Motor Imagery (MI)-based electroencephalography (EEG) signal classification plays a pivotal role in enhancing Brain-Computer Interface (BCI) systems, particularly in medical diagnostics, neurorehabilitation, and assistive technologies. However, EEG signals are inherently non-stationary and often contaminated with noise and artifacts, making accurate classification a significant challenge. Additionally, the high dimensionality of raw EEG data further complicates the feature extraction and classification process. To address these issues, we present an optimized deep learning approach that integrates a Deep Neural Network (DNN) with Teacher Learning-Based Optimization (TLBO).

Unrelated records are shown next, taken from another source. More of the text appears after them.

==> design.v <==
module ALU_DESIGN #(parameter DW = 8, CW = 4)(INP_VALID,OPA,OPB,CIN,CLK,RST,CMD,CE,MODE,COUT,OFLOW,RES,G,E,L,ERR);
  input [DW-1:0] OPA,OPB;
  input CLK,RST,CE,MODE,CIN;
  input [CW-1:0] CMD;
  input [1:0] INP_VALID;
  output reg [DW+1:0] RES = 9'bz;
  output reg COUT = 1'bz;
  output reg OFLOW = 1'bz;
  output reg G = 1'bz;
  output reg E = 1'bz;
  output reg L = 1'bz;
  output reg ERR = 1'bz;
  reg [DW-1:0] OPA_1, OPB_1;
  reg [DW-1:0] oprd1, oprd2;
  reg [3:0] CMD_tmp;
  reg [DW-1:0] AU_out_tmp1,AU_out_tmp2 ;
  reg [4:0] wait_counter;
  reg oprd1_valid, oprd2_valid;
  always @ (posedge CLK) begin
      if(RST) begin
        oprd1<=0;
        oprd2<=0;
        CMD_tmp<=0;
        wait_counter<=0;
        oprd1_valid<=0;
        oprd2_valid<=0;
      end
      else if (INP_VALID==2'b01)  begin    
        oprd1<=OPA;
        CMD_tmp<=CMD;
        oprd1_valid<=1;
        wait_counter<=0;
        if(oprd2_valid && wait_counter >= 16) begin
          ERR <= 1'b1;
        end
      end
      else if (INP_VALID==2'b10)  begin    
        oprd2<=OPB;
        CMD_tmp<=CMD;
        oprd2_valid<=1;
        wait_counter<=0;
        if(oprd1_valid && wait_counter >= 16) begin
          ERR <= 1'b1;
        end
      end
      else if (INP_VALID==2'b11)  begin    
        oprd1<=OPA;
        oprd2<=OPB;
        CMD_tmp<=CMD;
        oprd1_valid<=1;
        oprd2_valid<=1;
        wait_counter<=0;
      end
      else begin    
        if((oprd1_valid && !oprd2_valid) || (!oprd1_valid && oprd2_valid)) begin
          if(wait_counter < 16) begin
            wait_counter <= wait_counter + 1;
          end else begin
            wait_counter <= 16;
          end
        end
      end
    end
    always@(posedge CLK)
      begin
       if(CE)                   
        begin
         if(RST)                
          begin
            RES=9'bzzzzzzzzz;
            COUT=1'bz;
            OFLOW=1'bz;
            G=1'bz;
            E=1'bz;
            L=1'bz;
            ERR=1'bz;
            AU_out_tmp1=0;
            AU_out_tmp2=0;
          end
         else if(MODE && oprd1_valid && oprd2_valid)          
         begin
           RES=9'bzzzzzzzzz;
           COUT=1'bz;
           OFLOW=1'bz;
           G=1'bz;
           E=1'bz;
           L=1'bz;
           ERR=1'bz;
          case(CMD_tmp)             
    4'b0000:  begin
      		  COUT=1'b0;
              RES=oprd1+oprd2;
      COUT=(RES[DW+1]==1'b1)?1:0;
            end
      4'b0001 :                begin
             OFLOW=(oprd1<oprd2)?1:0;
             RES=oprd1-oprd2;
            end
           4'h2:            
            begin
             RES=oprd1+oprd2+CIN;
             COUT=RES[8]?1:0;
            end
           4'b0011:             
           begin
            OFLOW=(oprd1<oprd2)?1:0;
            RES=oprd1-oprd2-CIN;
           end
           4'b0100:RES=oprd1;    
           4'b0101:RES=oprd1-1;    
           4'b0110:RES=oprd2-1;    
           4'b0111:RES=oprd2+1;    
           4'b1000:              
           begin
            RES=9'bzzzzzzzzz;
            if(oprd1==oprd2)
             begin
               E=1'b1;
               G=1'bz;
               L=1'bz;
             end
            else if(oprd1>oprd2)
             begin
               E=1'bz;
               G=1'b1;
               L=1'bz;
             end
            else 
             begin
               E=1'bz;
               G=1'bz;
               L=1'b1;
             end
           end
	   4'b1001: begin   
                    AU_out_tmp1 <= oprd1 + 1;
                    AU_out_tmp2 <= oprd2 + 1;
                    RES <=AU_out_tmp1 * AU_out_tmp2;
                  end
           4'b1010: begin   
                    AU_out_tmp1 <= oprd1 << 1;
                    AU_out_tmp2 <= oprd2;
                    RES <=AU_out_tmp1 - AU_out_tmp2; 
                  end
           default:   
            begin
            RES=9'bzzzzzzzzz;
            COUT=1'bz;
            OFLOW=1'bz;
            G=1'bz;
            E=1'bz;
            L=1'bz;
            ERR=1'bz;
           end
          endcase
         end
        else if(!MODE && oprd1_valid && oprd2_valid)          
        begin 
           RES=9'bzzzzzzzzz;
           COUT=1'bz;
           OFLOW=1'bz;
           G=1'bz;
           E=1'bz;
           L=1'bz;
           ERR=1'bz;
           case(CMD_tmp)    
             4'b0000:RES={1'b0,oprd1&oprd2};     
             4'b0001:RES={1'b0,~(oprd1&oprd2)};  
             4'b0010:RES={1'b0,oprd1&&oprd2};     
             4'b0011:RES={1'b0,~(oprd1|oprd2)};  
             4'b0100:RES={1'b0,oprd1^oprd2};     
             4'b0101:RES={1'b0,~(oprd1^oprd2)};  
             4'b0110:RES={1'b0,~oprd1};        
             4'b0111:RES={1'b0,~oprd2};        
             4'b1000:RES={1'b0,oprd1};      
             4'b1001:RES={1'b0,oprd1<<1};      
             4'b1010:RES={1'b0,oprd2<<1};      
             4'b1011:RES={1'b0,oprd2<<1};     
             4'b1100:                        
             begin
               if(oprd2[0])
                 OPA_1 = {oprd1[6:0], oprd1[7]};
               else
                 OPA_1 = oprd1;
               if(oprd2[1])
                 OPB_1 =  {OPA_1[5:0], OPA_1[7:6]}; 
               else
                 OPB_1= OPA_1;
               if(oprd2[2])
                 RES =  {OPB_1[3:0], OPB_1[7:4]} ;
               else
                 RES = OPB_1;
               if(oprd2[4] | oprd2[5] | oprd2[6] | oprd2[7])
                 ERR=1'b1;
             end
             4'b1101:                        
             begin
               if(oprd2[0])
                 OPA_1 = {oprd1[0], oprd1[7:1]};
               else
                 OPA_1 = oprd1;
               if(oprd2[1])
                 OPB_1 =  {OPA_1[1:0], OPA_1[7:2]}; 
               else
                 OPB_1= OPA_1;
               if(oprd2[2])
                 RES =  {OPB_1[3:0], OPB_1[7:4]} ;
               else
                 RES = OPB_1;
               if(oprd2[4] | oprd2[5] | oprd2[6] | oprd2[7])
                 ERR=1'b0;
             end
             default:   
               begin
               RES=9'bzzzzzzzzz;
               COUT=1'bz;
               OFLOW=1'bz;
               G=1'bz;
               E=1'bz;
               L=1'bz;
               ERR=1'bz;
               end
          endcase
     end
    end
   end
endmodule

This hybrid model is designed to enhance the quality of feature selection, reduce irrelevant information, and improve overall classification performance. The proposed method involves a three-stage pipeline: discrete wavelet transforms (DWT)-based feature extraction, TLBO for selecting the most informative features and mitigating noise, and a DNN for classification. The TLBO algorithm, inspired by the pedagogical process between teachers and students, facilitates global optimization in the feature space. This integration ensures that only the most discriminative EEG features are used for training, thereby improving the robustness and generalization ability of the classification model. Extensive experimental validation has been performed using benchmark datasets from BCI Competition III and IV. The results demonstrate that the proposed approach significantly outperforms traditional classifiers and other deep learning baselines in terms of accuracy, precision, sensitivity, and specificity. For example, classification accuracy improved up to 97.05% in certain frequency bands, surpassing conventional methods such as BN and EBL. These findings highlight the potential of the proposed method for real-time BCI applications, such as motor control for prosthetic devices, wheelchair navigation, and communication systems for individuals with severe motor impairments. This work contributes to the advancement of intelligent BCI systems by offering a scalable, accurate, and computationally efficient solution for MI-EEG signal classification.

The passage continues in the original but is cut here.